The state notification uses the ToolState types from RFD 009. JP maps these to the handle registry's state tracking.

When the tool finishes:

{ "jsonrpc": "2.0", "method": "state", "params": { "type": "stopped", "result": "Staged 3 hunks." } }

VfsRuntime implementation

VfsRuntime implements the ToolRuntime trait from RFD D10. It captures the dependencies needed to fulfill protocol requests:

pub struct VfsRuntime {
    project: Arc<dyn ProjectFiles>,
    policy: Arc<AccessPolicy>,
    http_client: reqwest::Client,
}

The execute method:

1. Resolves MaterializedView from project (needed for process.run cwd).
2. Generates the OS sandbox profile from the tool's SandboxConfig (RFD 075).
3. Spawns the subprocess under the sandbox with stdin/stdout piped.
4. Writes the init notification.
5. Enters the request-response loop, reading requests from stdout, fulfilling them, and writing responses to stdin.
6. On result or error notification, maps to ExecutionOutcome and returns.
7. On process exit without a final notification, returns ExecutionOutcome::Completed with the process's stderr as an error message.

The request-response loop runs on a dedicated async task.

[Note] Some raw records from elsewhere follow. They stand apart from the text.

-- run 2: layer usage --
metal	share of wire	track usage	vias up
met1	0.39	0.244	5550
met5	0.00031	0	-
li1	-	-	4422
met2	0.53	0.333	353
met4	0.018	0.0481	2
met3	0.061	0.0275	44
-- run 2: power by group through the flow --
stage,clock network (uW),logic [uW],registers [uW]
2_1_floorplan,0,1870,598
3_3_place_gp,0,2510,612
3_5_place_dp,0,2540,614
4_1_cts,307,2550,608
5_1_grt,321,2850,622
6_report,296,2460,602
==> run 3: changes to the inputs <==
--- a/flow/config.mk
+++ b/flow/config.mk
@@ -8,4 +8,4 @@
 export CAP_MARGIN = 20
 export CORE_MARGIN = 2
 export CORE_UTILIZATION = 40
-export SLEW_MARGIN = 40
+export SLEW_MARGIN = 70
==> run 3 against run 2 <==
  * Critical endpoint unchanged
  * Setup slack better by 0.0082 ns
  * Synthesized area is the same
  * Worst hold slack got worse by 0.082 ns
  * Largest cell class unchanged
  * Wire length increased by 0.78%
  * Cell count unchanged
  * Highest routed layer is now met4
Background: an optimization exercise with open tools, aiming at small area. Do not read the settings as production practice.
Function was checked by simulation only, so behaviour that the tests miss may differ from the original.
Power is estimated from default activity; no workload was simulated.

==> inputs of run a <==
// firp
module firp(
  input clock,
  input reset,
  output done,
  input start,
  input wire [15:0] input_sample,
  output [15:0] output_sample2);
clock: 20.0 ns
lec_check: 0
cap_margin: 20
core_margin: 2
core_utilization: 65
cts_buf_list: sky130_fd_sc_hd__clkbuf_16
cts_cluster_diameter: 150
cts_cluster_size: 32
slew_margin: 20
synth_hierarchical: 1
synth_minimum_keep_size: 0
run.sh (not shown) runs the stock make flow with config.mk's settings and CLKGATE_MAP_FILE= SYNTH_SCRIPT=/design/flow/synth_recipe.tcl, a recipe that flattens the netlist after the stock synthesis.
==> inputs of run b, as changes to run a <==
==> flow/flow/run.sh (new file) <==
#!/bin/bash
# The standard layout (bash standard.sh) with two changes:
#  - ports get the smallest buffer (buf_1) instead of the delay buffer that
#    buffer_ports picks by default; every port is still buffered;
#  - clock tree: clkbuf_8 buffers, sink clusters of at most 20 flip-flops,
#    and no dummy loads.
# make's full output goes to flow_make.log here; each ORFS step also keeps its
# own log under orfs/logs/.
set -euo pipefail
export BUFFER_PORTS_ARGS="-buffer_cell sky130_fd_sc_hd__buf_1"
export CTS_ARGS="-sink_clustering_enable -repair_clock_nets -sink_clustering_size 20 -sink_clustering_max_diameter 100 -buf_list sky130_fd_sc_hd__clkbuf_8 -dont_use_dummy_load"
bash standard.sh > flow_make.log 2>&1
==> flow/standard.sh (new file) <==
#!/bin/bash
# synth_recipe.tcl (not shown) runs the flow's synth.tcl, then flattens the netlist and writes it again
# the make line also repeats each setting of config.mk as NAME=value (left out here)
make -C /OpenROAD-flow-scripts/flow DESIGN_CONFIG=/design/flow/config.mk WORK_HOME=/design/flow/orfs CLKGATE_MAP_FILE= SYNTH_SCRIPT=/design/flow/synth_recipe.tcl "${@:-finish}"
--- a/flow/config.mk
+++ b/flow/config.mk
@@ -8,8 +8,5 @@
 export CAP_MARGIN = 20
 export CORE_MARGIN = 2
-export CORE_UTILIZATION = 65
-export CTS_BUF_LIST = sky130_fd_sc_hd__clkbuf_16
-export CTS_CLUSTER_DIAMETER = 150
-export CTS_CLUSTER_SIZE = 32
+export CORE_UTILIZATION = 85
 export SLEW_MARGIN = 20
 export SYNTH_HIERARCHICAL = 1
removed: flow/run.sh
==> inputs of run c, as changes to run a <==
==> flow/flow/run.sh (new file) <==
#!/bin/bash
# The standard layout (bash standard.sh) with two changes:
#  - ports get the smallest buffer (buf_1) instead of the delay buffer that
#    buffer_ports picks by default; every port is still buffered;
#  - clock tree: clkbuf_8 buffers, sink clusters of at most 17 flip-flops,
#    and no dummy loads.
# make's full output goes to flow_make.log here; each ORFS step also keeps its
# own log under orfs/logs/.
set -euo pipefail
export BUFFER_PORTS_ARGS="-buffer_cell sky130_fd_sc_hd__buf_1"
export CTS_ARGS="-sink_clustering_enable -repair_clock_nets -sink_clustering_size 17 -sink_clustering_max_diameter 100 -buf_list sky130_fd_sc_hd__clkbuf_8 -dont_use_dummy_load"
bash standard.sh > flow_make.log 2>&1
==> flow/standard.sh (new file) <==
#!/bin/bash
# synth_recipe.tcl (not shown) runs the flow's synth.tcl, then flattens the netlist and writes it again
# the make line also repeats each setting of config.mk as NAME=value (left out here)
make -C /OpenROAD-flow-scripts/flow DESIGN_CONFIG=/design/flow/config.mk WORK_HOME=/design/flow/orfs CLKGATE_MAP_FILE= SYNTH_SCRIPT=/design/flow/synth_recipe.tcl "${@:-finish}"
--- a/flow/config.mk
+++ b/flow/config.mk
@@ -9,7 +9,4 @@
 export CORE_MARGIN = 2
 export CORE_UTILIZATION = 65
-export CTS_BUF_LIST = sky130_fd_sc_hd__clkbuf_16
-export CTS_CLUSTER_DIAMETER = 150
-export CTS_CLUSTER_SIZE = 32
 export SLEW_MARGIN = 20
 export SYNTH_HIERARCHICAL = 1
removed: flow/run.sh
==> comparison table <==
metric	run a	run b	run c
Number of cells on the worst hold path	0	-	0
Result of the run	finished clean	stopped before the end	finished clean
Failing step	-	3_5_place_dp	-
Total clock sinks	338	-	338
Heaviest power group	sequential cells	-	sequential cells
Part of the cycle the worst path needs	67.2%	-	65.2%
Most common cell after layout, fill and taps aside	dfxtp_1	-	dfxtp_1
Layout Area Growth over Synthesis	9.02%	-	5.66%
Biggest cell category by area in the final layout	sequential cells	-	sequential cells
Required arrival time at the worst endpoint	16.00 ns	-	16.00 ns
Worst slew pin tran	1.02 ns	-	0.980 ns
Maximum count of clock buffers along a single path	3	-	3
Number of diodes added for antenna fixing	0	-	0
Critical path's slowest cell	a31oi_4	-	a31oi_4
Share of total power consumed by net switching	29.1%	-	31.8%
Fin worst setup slack	6.57 ns	-	6.96 ns
Root buffer cell	clkbuf_16	-	clkbuf_8
Worst slack on hold paths	0.324 ns	-	0.318 ns
Reported net switching power	0.531 mW	-	0.515 mW
Post-place instance area	9610 um2	-	9390 um2
Critical path class	reg -> out	-	reg -> out
Number of logic stages on the critical path including buffering	27	-	27
Standby leakage power	4.23 nW	-	4.09 nW
Final std cell area, no fill	10000 um2	-	9720 um2
Worst Clk Skew	0.0148 ns	-	0.0250 ns
CORE AREA	13800 um2	-	13800 um2
Final Power	1.82 mW	-	1.62 mW
Combinational group share of total power	40.1%	-	35.5%


==> 12-15: inputs <==
==> flow/design.v <==
`timescale 1ns / 1ps
module firp(
  input clock,
  input reset,
  output done,
  input start,
  input wire [15:0] input_sample,
  output [15:0] output_sample2);
reg  [3:0]  ph;
reg         pend;      
reg         act;       
reg         last;      
reg         fresh;     
reg  [15:0] C;         
reg  [15:0] W [0:17];  
reg  [8:0]  cy;        
reg  [16:0] acc;       
wire win   = act | (pend & (ph == 4'd0));
wire ready = ~pend & ~act;
wire take  = start & ready;
wire is15  = (ph == 4'd15);
wire en = win & ~fresh;
wire z  = win & fresh & is15;
wire [17:0] t;
wire        c0 = win & C[ph];
genvar k;
generate
  for (k = 0; k < 18; k = k + 1) begin : g_tap
    assign t[k] = (W[k][0] & en) | z;
  end
endgenerate
wire [8:0] pa = {t[7:0], c0};
wire [8:0] pb = {t[9], t[10], t[11], t[12], t[13], t[14], t[15], t[16], t[17]};
wire [8:0] ps, pc;
genvar p;
generate
  for (p = 0; p < 9; p = p + 1) begin : g_pre
    fa3 u_pre (.a(pa[p]), .b(pb[p]), .c(cy[p]), .s(ps[p]), .co(pc[p]));
  end
endgenerate
wire       mid = t[8];
wire s4, c4;
fa3 u_4 (.a(acc[0]), .b(~ps[2]), .c(ps[4]), .s(s4), .co(c4));
wire s7, c7;
ha2 u_7 (.a(~ps[5]), .b(s4), .s(s7), .co(c7));
wire s14, c14;
fa3 u_14 (.a(acc[1]), .b(ps[0]), .c(~ps[1]), .s(s14), .co(c14));
wire s17, c17;
fa3 u_17 (.a(ps[6]), .b(ps[8]), .c(c4), .s(s17), .co(c17));
wire s20, c20;
fa3 u_20 (.a(s14), .b(c7), .c(s17), .s(s20), .co(c20));
wire s29, c29;
fa3 u_29 (.a(acc[2]), .b(ps[2]), .c(ps[4]), .s(s29), .co(c29));
wire s32, c32;
fa3 u_32 (.a(ps[5]), .b(~ps[7]), .c(~mid), .s(s32), .co(c32));
wire s35, c35;
fa3 u_35 (.a(c14), .b(s29), .c(s32), .s(s35), .co(c35));
wire s38, c38;
fa3 u_38 (.a(c17), .b(s35), .c(c20), .s(s38), .co(c38));
wire s45, c45;
fa3 u_45 (.a(acc[3]), .b(ps[0]), .c(~ps[3]), .s(s45), .co(c45));
wire s48, c48;
fa3 u_48 (.a(~ps[8]), .b(c29), .c(c32), .s(s48), .co(c48));
wire s51, c51;
fa3 u_51 (.a(s45), .b(c35), .c(s48), .s(s51), .co(c51));
wire s54, c54;
ha2 u_54 (.a(s51), .b(c38), .s(s54), .co(c54));
wire s62, c62;
fa3 u_62 (.a(acc[4]), .b(ps[0]), .c(ps[1]), .s(s62), .co(c62));
wire s65, c65;
fa3 u_65 (.a(ps[7]), .b(~ps[8]), .c(mid), .s(s65), .co(c65));
wire s68, c68;
fa3 u_68 (.a(c45), .b(s62), .c(s65), .s(s68), .co(c68));
wire s71, c71;
fa3 u_71 (.a(c48), .b(s68), .c(c51), .s(s71), .co(c71));
wire s74, c74;
ha2 u_74 (.a(s71), .b(c54), .s(s74), .co(c74));
wire s78, c78;
fa3 u_78 (.a(acc[5]), .b(~ps[6]), .c(c62), .s(s78), .co(c78));
wire s81, c81;
fa3 u_81 (.a(c65), .b(c68), .c(s78), .s(s81), .co(c81));
wire s84, c84;
fa3 u_84 (.a(s81), .b(c71), .c(c74), .s(s84), .co(c84));
wire s93, c93;
fa3 u_93 (.a(acc[6]), .b(~ps[2]), .c(ps[5]), .s(s93), .co(c93));
wire s96, c96;
fa3 u_96 (.a(~ps[6]), .b(ps[7]), .c(~mid), .s(s96), .co(c96));
wire s99, c99;
fa3 u_99 (.a(s93), .b(s96), .c(c78), .s(s99), .co(c99));
wire s102, c102;
fa3 u_102 (.a(c81), .b(s99), .c(c84), .s(s102), .co(c102));
wire s107, c107;
fa3 u_107 (.a(acc[7]), .b(~ps[3]), .c(c93), .s(s107), .co(c107));
wire s110, c110;
fa3 u_110 (.a(c96), .b(s107), .c(c99), .s(s110), .co(c110));
wire s113, c113;
ha2 u_113 (.a(s110), .b(c102), .s(s113), .co(c113));
wire s120, c120;
fa3 u_120 (.a(acc[8]), .b(ps[1]), .c(~ps[4]), .s(s120), .co(c120));
wire s123, c123;
fa3 u_123 (.a(ps[8]), .b(mid), .c(s120), .s(s123), .co(c123));
wire s126, c126;
fa3 u_126 (.a(c107), .b(s123), .c(c110), .s(s126), .co(c126));
wire s129, c129;
ha2 u_129 (.a(s126), .b(c113), .s(s129), .co(c129));
wire s134, c134;
fa3 u_134 (.a(acc[9]), .b(ps[3]), .c(~ps[7]), .s(s134), .co(c134));
wire s137, c137;
fa3 u_137 (.a(c120), .b(s134), .c(c123), .s(s137), .co(c137));
wire s140, c140;
fa3 u_140 (.a(s137), .b(c126), .c(c129), .s(s140), .co(c140));
wire s147, c147;
fa3 u_147 (.a(acc[10]), .b(ps[2]), .c(ps[4]), .s(s147), .co(c147));
wire s150, c150;
fa3 u_150 (.a(~mid), .b(c134), .c(s147), .s(s150), .co(c150));
wire s153, c153;
fa3 u_153 (.a(s150), .b(c137), .c(c140), .s(s153), .co(c153));
wire s159, c159;
fa3 u_159 (.a(acc[11]), .b(~ps[3]), .c(ps[8]), .s(s159), .co(c159));
wire s162, c162;
fa3 u_162 (.a(c147), .b(s159), .c(c150), .s(s162), .co(c162));
wire s165, c165;
ha2 u_165 (.a(s162), .b(c153), .s(s165), .co(c165));
wire s172, c172;
fa3 u_172 (.a(acc[12]), .b(ps[3]), .c(ps[4]), .s(s172), .co(c172));
wire s175, c175;
fa3 u_175 (.a(ps[6]), .b(mid), .c(c159), .s(s175), .co(c175));
wire s178, c178;
fa3 u_178 (.a(s172), .b(s175), .c(c162), .s(s178), .co(c178));
wire s181, c181;
ha2 u_181 (.a(s178), .b(c165), .s(s181), .co(c181));
wire s186, c186;
fa3 u_186 (.a(acc[13]), .b(ps[5]), .c(~ps[6]), .s(s186), .co(c186));
wire s189, c189;
fa3 u_189 (.a(c172), .b(s186), .c(c175), .s(s189), .co(c189));
wire s192, c192;
fa3 u_192 (.a(s189), .b(c178), .c(c181), .s(s192), .co(c192));
wire s200, c200;
fa3 u_200 (.a(acc[14]), .b(~ps[6]), .c(ps[7]), .s(s200), .co(c200));
wire s203, c203;
fa3 u_203 (.a(ps[8]), .b(mid), .c(c186), .s(s203), .co(c203));
wire s206, c206;
fa3 u_206 (.a(s200), .b(s203), .c(c189), .s(s206), .co(c206));
wire s209, c209;
ha2 u_209 (.a(s206), .b(c192), .s(s209), .co(c209));
wire s213, c213;
fa3 u_213 (.a(acc[15]), .b(ps[6]), .c(c200), .s(s213), .co(c213));
wire s216, c216;
fa3 u_216 (.a(c203), .b(s213), .c(c206), .s(s216), .co(c216));
wire s219, c219;
ha2 u_219 (.a(s216), .b(c209), .s(s219), .co(c219));
wire s222, c222;
fa3 u_222 (.a(acc[16]), .b(c213), .c(c216), .s(s222), .co(c222));
wire s225, c225;
ha2 u_225 (.a(s222), .b(c219), .s(s225), .co(c225));
wire s227 = c222 ^ c225;
wire [17:0] s = {s227, s225, s219, s209, s192, s181, s165, s153, s140, s129, s113, s102, s84, s74, s54, s38, s20, s7};
assign output_sample2 = s[16:1];
assign done = last;
integer i;
always @(posedge clock) begin
  for (i = 0; i < 18; i = i + 1)
    W[i] <= {win ? (i == 0 ? c0 : t[i-1]) : W[i][0], W[i][15:1]};
  cy  <= pc;
  acc <= win ? s[17:1] : 17'd28812;
  if (take) C <= {~input_sample[15], input_sample[14:0]};
end
always @(posedge clock or posedge reset) begin
  if (reset) begin
    ph    <= 4'd0;
    pend  <= 1'b0;
    act   <= 1'b0;
    last  <= 1'b0;
    fresh <= 1'b1;
  end else begin
    ph    <= ph + 4'd1;
    pend  <= take | (pend & (ph != 4'd0));
    act   <= win & ~is15;
    last  <= win & is15;
    if (win & is15) fresh <= 1'b0;
  end
end
endmodule
`timescale 1ns / 1ps
module fa3(input a, input b, input c, output s, output co);
    assign s  = a ^ b ^ c;
    assign co = (a & b) | (a & c) | (b & c);
endmodule
module ha2(input a, input b, output s, output co);
    assign s  = a ^ b;
    assign co = a & b;
endmodule
Source: an optimization exercise on an open RTL-to-GDS flow (aim: small area and a short achievable clock period). Production flows keep margins and buffers that such runs may drop. RTL that was checked went through simulation tests only; none was proved equivalent to the original. For run 1, only the layout was checked, not whether the RTL still works.

## flow/design.v

```verilog
module PPU (
    input clk,
    input rst,
    input i_en,
    input [31:0] data_in,
    input [11:0] scaling_factor,
    output logic [6:0] data_out,
    output logic valid,
    output logic [31:0] data_in_out
);
logic        ovf;
logic [5:0]  qq;
logic        rnd;
logic [6:0]  fval;
logic [11:0] rem [0:6];
logic [12:0] diff [0:5];
always @(*) begin
    ovf = (|data_in[30:18]) | (data_in[17:6] >= scaling_factor);
    rem[6] = data_in[17:6];
    for (int k = 5; k >= 0; k--) begin
        diff[k] = {rem[k+1], data_in[k]} - {1'b0, scaling_factor};
        qq[k] = ~diff[k][12];
        rem[k] = qq[k] ? diff[k][11:0] : {rem[k+1][10:0], data_in[k]};
    end
    rnd = {rem[0], 1'b0} >= {1'b0, scaling_factor};
    fval = ovf ? 7'd127 : ({1'b0, qq} + {6'd0, rnd});
end
always @(posedge clk) begin
    if (rst) begin
        valid <= 1'b0;
        data_out <= 7'd0;
        data_in_out <= 32'd0;
    end else begin
        valid <= i_en;
        data_out <= (i_en & ~data_in[31]) ? fval : 7'd0;
        data_in_out <= data_in;
    end
end
endmodule
```
Context: an optimization exercise on an open-source flow, tuned for small area. The choices shown serve that exercise and are no tape-out recipe.
The RTL was checked by simulation tests, not by an equivalence proof against the original design.
Power and IR drop assume default switching activity. No driver is modelled on the clock port, so clocking that relies on it looks cheaper here than on a real chip.

Setup of lane 1:
Design sobel, start of the top module:
module sobel
#(
parameter U_COL = 128,
parameter U_ROW = 16,
parameter value = 120
)
(
	input clk,
	input rst_n,
	input cmos_frame_vsync,
	input cmos_frame_hsync,
	input cmos_frame_valid,
	input [15:0]cmos_frame_data,
	output sobel_vsync,
	output sobel_hsync,
	output sobel_de,
	output [15:0] sobel_data
);
wire [7:0] y;
rgb_to_ycbcr u0_rgb_to_ycbcr (
	.rgb565 (cmos_frame_data),
	.o_y_8b (y)
);
reg [6:0] de_r, hs_r, vs_r;
always @(posedge clk or negedge rst_n)
	if(!rst_n) begin
		de_r <= 7'd0;
		hs_r <= 7'd0;
		vs_r <= 7'd0;
	end
	else begin
		de_r <= {de_r[5:0], cmos_frame_valid};
		hs_r <= {hs_r[5:0], cmos_frame_hsync};
		vs_r <= {vs_r[5:0], cmos_frame_vsync};
	end
wire [7:0] ta_n, tb_n, tc, ua_n, uc, ra, rb, rc;
wire       col0;
matrix_3x3 u_matrix_3x3 (
	.clk   (clk),
	.rst_n (rst_n),
	.valid (de_r[0]),
	.din   (y),
	.col0  (col0),
	.ta_n(ta_n), .tb_n(tb_n), .tc(tc),
	.ua_n(ua_n), .uc(uc),
	.ra(ra), .rb(rb), .rc(rc)
);
wire [8:0] dx, d1, e1, e2;
rca #(8) u_dx (.a(uc), .b(ua_n), .ci(1'b1), .s(dx));
  ...
Size: ~67000 sq um of cells after synthesis.
export LEC_CHECK = 0
export CAP_MARGIN = 20
export CORE_MARGIN = 2
export CORE_UTILIZATION = 60
export CTS_BUF_LIST = sky130_fd_sc_hd__clkbuf_16
export CTS_CLUSTER_DIAMETER = 100
export CTS_CLUSTER_SIZE = 30
export SLEW_MARGIN = 20
create_clock -name core_clock -period 8.0 [get_ports {clk}]
standard.sh (not shown) runs the stock make flow with config.mk's settings and CLKGATE_MAP_FILE= SYNTH_SCRIPT=/design/flow/synth_recipe.tcl, a recipe that flattens the netlist after the stock synthesis.
==> flow/flow/run.sh <==
#!/bin/bash
# The standard layout, with three changes:
#  - after the standard synthesis, flow/fa_polarity.py picks the polarity of
#    each full-adder cell so that fewer inverters are needed between them
#    (registers and every other cell are left as synthesis made them);
#  - the clock tree is built without dummy loads, from clkbuf_16 cells
#    driving clusters of up to 32 flip-flops;
#  - the port buffers are the smallest buffer cell.
set -euo pipefail
export CTS_ARGS="-sink_clustering_enable -repair_clock_nets -sink_clustering_size 32 -sink_clustering_max_diameter 130 -buf_list \"sky130_fd_sc_hd__clkbuf_8 sky130_fd_sc_hd__clkbuf_16\" -root_buf sky130_fd_sc_hd__clkbuf_16 -dont_use_dummy_load"
export BUFFER_PORTS_ARGS="-buffer_cell sky130_fd_sc_hd__buf_1"
R=orfs/results/${FLOW_PLATFORM}/sobel/base
bash standard.sh synth > synth_make.log 2>&1
cp $R/1_2_yosys.v yosys_standard.v
python3 flow/fa_polarity.py yosys_standard.v $R/1_2_yosys.v > fa_polarity.log 2>&1
rm -f $R/1_synth.odb $R/1_synth.sdc
bash standard.sh > layout_make.log 2>&1
Other scripts of this flow, unchanged in this note and not shown: flow/flow/fa_polarity.py
## Diff of input files: lane 2 against lane 1
diff --git a/flow/flow/run.sh b/flow/flow/run.sh
--- a/flow/flow/run.sh
+++ b/flow/flow/run.sh
@@ -8,5 +8,5 @@
 #  - the port buffers are the smallest buffer cell.
 set -euo pipefail
-export CTS_ARGS="-sink_clustering_enable -repair_clock_nets -sink_clustering_size 32 -sink_clustering_max_diameter 130 -buf_list \"sky130_fd_sc_hd__clkbuf_8 sky130_fd_sc_hd__clkbuf_16\" -root_buf sky130_fd_sc_hd__clkbuf_16 -dont_use_dummy_load"
+export CTS_ARGS="-sink_clustering_enable -repair_clock_nets -sink_clustering_size 12 -sink_clustering_max_diameter 50 -buf_list sky130_fd_sc_hd__clkbuf_4 -dont_use_dummy_load"
 export BUFFER_PORTS_ARGS="-buffer_cell sky130_fd_sc_hd__buf_1"
 R=orfs/results/${FLOW_PLATFORM}/sobel/base
Results
- Status: sequential power parity (lane 2, lane 1)
- From lane 1 to lane 2 the numbers moved as follows: worst-margin pin slew dropped 0.0071 ns, maximum ir drop on the vdd rail climbed about 0.35%.
- Lane 2 vs lane 1 — design area dropped slightly
- Hold slack in lane 2 is 0.052 ns lower than in lane 1
- Lane 1 and lane 2 ended up with nearly the same combinational-cell power consumption.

JP uses tokio::io::BufReader for reading and tokio::io::BufWriter for writing, with the cancellation token wired to abort the loop.

Access policy enforcement

Every protocol request passes through the tool's AccessPolicy before execution. The policy is derived from the tool's SandboxConfig (RFD 075):

pub struct AccessPolicy {
    filesystem: FilesystemSandbox,
    network: NetworkSandbox,
    commands: HashMap<String, CommandRule>,
    sensitive_paths: Vec<String>,
}

impl AccessPolicy {
    fn check_fs_read(&self, path: &str) -> Result<(), PolicyDenied>;
    fn check_fs_write(&self, path: &str) -> Result<(), PolicyDenied>;
    fn check_http(&self, url: &str) -> Result<(), PolicyDenied>;
    fn check_process(&self, program: &str, args: &[String]) -> Result<(), PolicyDenied>;
}

Denied requests return a JSON-RPC error response with a clear message explaining what was denied and why. The tool receives the error and can surface it to the user via its result content.

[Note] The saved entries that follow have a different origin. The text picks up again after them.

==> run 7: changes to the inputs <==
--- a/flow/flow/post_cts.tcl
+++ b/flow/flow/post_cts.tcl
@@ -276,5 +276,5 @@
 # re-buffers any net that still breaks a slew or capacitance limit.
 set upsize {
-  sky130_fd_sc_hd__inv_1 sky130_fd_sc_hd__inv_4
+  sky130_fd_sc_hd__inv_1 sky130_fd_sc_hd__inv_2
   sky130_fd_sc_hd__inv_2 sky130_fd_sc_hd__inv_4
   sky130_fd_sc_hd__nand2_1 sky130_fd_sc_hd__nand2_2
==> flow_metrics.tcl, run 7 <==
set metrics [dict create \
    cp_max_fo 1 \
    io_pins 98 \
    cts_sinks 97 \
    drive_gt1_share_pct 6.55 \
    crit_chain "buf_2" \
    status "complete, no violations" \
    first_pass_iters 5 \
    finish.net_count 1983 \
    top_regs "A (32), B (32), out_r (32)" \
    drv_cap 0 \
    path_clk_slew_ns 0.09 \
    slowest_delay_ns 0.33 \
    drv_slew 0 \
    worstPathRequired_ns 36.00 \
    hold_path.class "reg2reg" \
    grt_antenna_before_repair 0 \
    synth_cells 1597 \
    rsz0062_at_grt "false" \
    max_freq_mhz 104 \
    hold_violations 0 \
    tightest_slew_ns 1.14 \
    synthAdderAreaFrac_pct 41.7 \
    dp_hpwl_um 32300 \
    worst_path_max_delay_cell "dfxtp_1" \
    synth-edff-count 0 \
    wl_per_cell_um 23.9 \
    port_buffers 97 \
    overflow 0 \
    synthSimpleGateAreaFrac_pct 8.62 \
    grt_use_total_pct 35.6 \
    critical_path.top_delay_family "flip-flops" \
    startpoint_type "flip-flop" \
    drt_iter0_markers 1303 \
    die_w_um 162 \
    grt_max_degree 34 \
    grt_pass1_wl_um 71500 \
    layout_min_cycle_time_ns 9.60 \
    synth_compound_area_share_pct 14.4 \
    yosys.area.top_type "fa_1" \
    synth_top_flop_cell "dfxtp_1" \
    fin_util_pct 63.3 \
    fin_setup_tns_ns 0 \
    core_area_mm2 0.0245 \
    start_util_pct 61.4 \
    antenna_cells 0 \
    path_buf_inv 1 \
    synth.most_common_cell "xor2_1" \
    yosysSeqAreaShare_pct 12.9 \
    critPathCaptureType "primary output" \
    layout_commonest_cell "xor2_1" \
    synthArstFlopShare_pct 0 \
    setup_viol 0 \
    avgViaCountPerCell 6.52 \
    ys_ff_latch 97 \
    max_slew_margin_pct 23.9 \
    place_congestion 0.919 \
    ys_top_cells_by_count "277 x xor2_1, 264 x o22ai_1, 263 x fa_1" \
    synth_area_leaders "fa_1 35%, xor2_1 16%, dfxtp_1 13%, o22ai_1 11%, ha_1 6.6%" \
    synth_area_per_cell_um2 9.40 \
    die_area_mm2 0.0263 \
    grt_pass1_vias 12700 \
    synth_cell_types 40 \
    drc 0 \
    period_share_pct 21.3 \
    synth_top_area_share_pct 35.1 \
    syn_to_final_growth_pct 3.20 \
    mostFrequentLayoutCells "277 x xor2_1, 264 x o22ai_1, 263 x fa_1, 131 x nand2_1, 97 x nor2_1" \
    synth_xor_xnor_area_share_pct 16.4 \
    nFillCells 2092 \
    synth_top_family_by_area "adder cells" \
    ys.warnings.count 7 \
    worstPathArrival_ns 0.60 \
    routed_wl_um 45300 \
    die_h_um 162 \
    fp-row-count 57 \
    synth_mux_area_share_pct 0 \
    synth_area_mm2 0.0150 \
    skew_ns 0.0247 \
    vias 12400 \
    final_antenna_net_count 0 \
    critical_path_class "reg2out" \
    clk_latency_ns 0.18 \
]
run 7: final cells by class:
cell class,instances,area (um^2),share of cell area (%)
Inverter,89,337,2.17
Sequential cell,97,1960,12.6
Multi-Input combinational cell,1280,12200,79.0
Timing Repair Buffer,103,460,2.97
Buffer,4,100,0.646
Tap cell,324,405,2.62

For requests that are not covered by the sandbox config (neither explicitly allowed nor denied), the host triggers an inquiry prompt to the user, following the inquiry model from RFD 075. The tool's request blocks until the user responds. If the user approves, the request proceeds. If denied, the tool receives an error response.

Deadlock prevention

The bidirectional stdin/stdout protocol has an inherent deadlock risk: the tool blocks writing a request to stdout while JP blocks writing a response to stdin, and neither side makes progress because OS pipe buffers are full.

Mitigations:

1. Async I/O on the host side. JP reads from the tool's stdout and writes to stdin on separate async tasks. The read and write sides never block each other.

2. Reasonable message sizes. File content is the largest payload. For files larger than a configurable threshold (default: 10 MB), the host returns an error rather than attempting to serialize the entire file into a JSON message. Tools that need large files should process them in chunks or use process.run with a streaming command.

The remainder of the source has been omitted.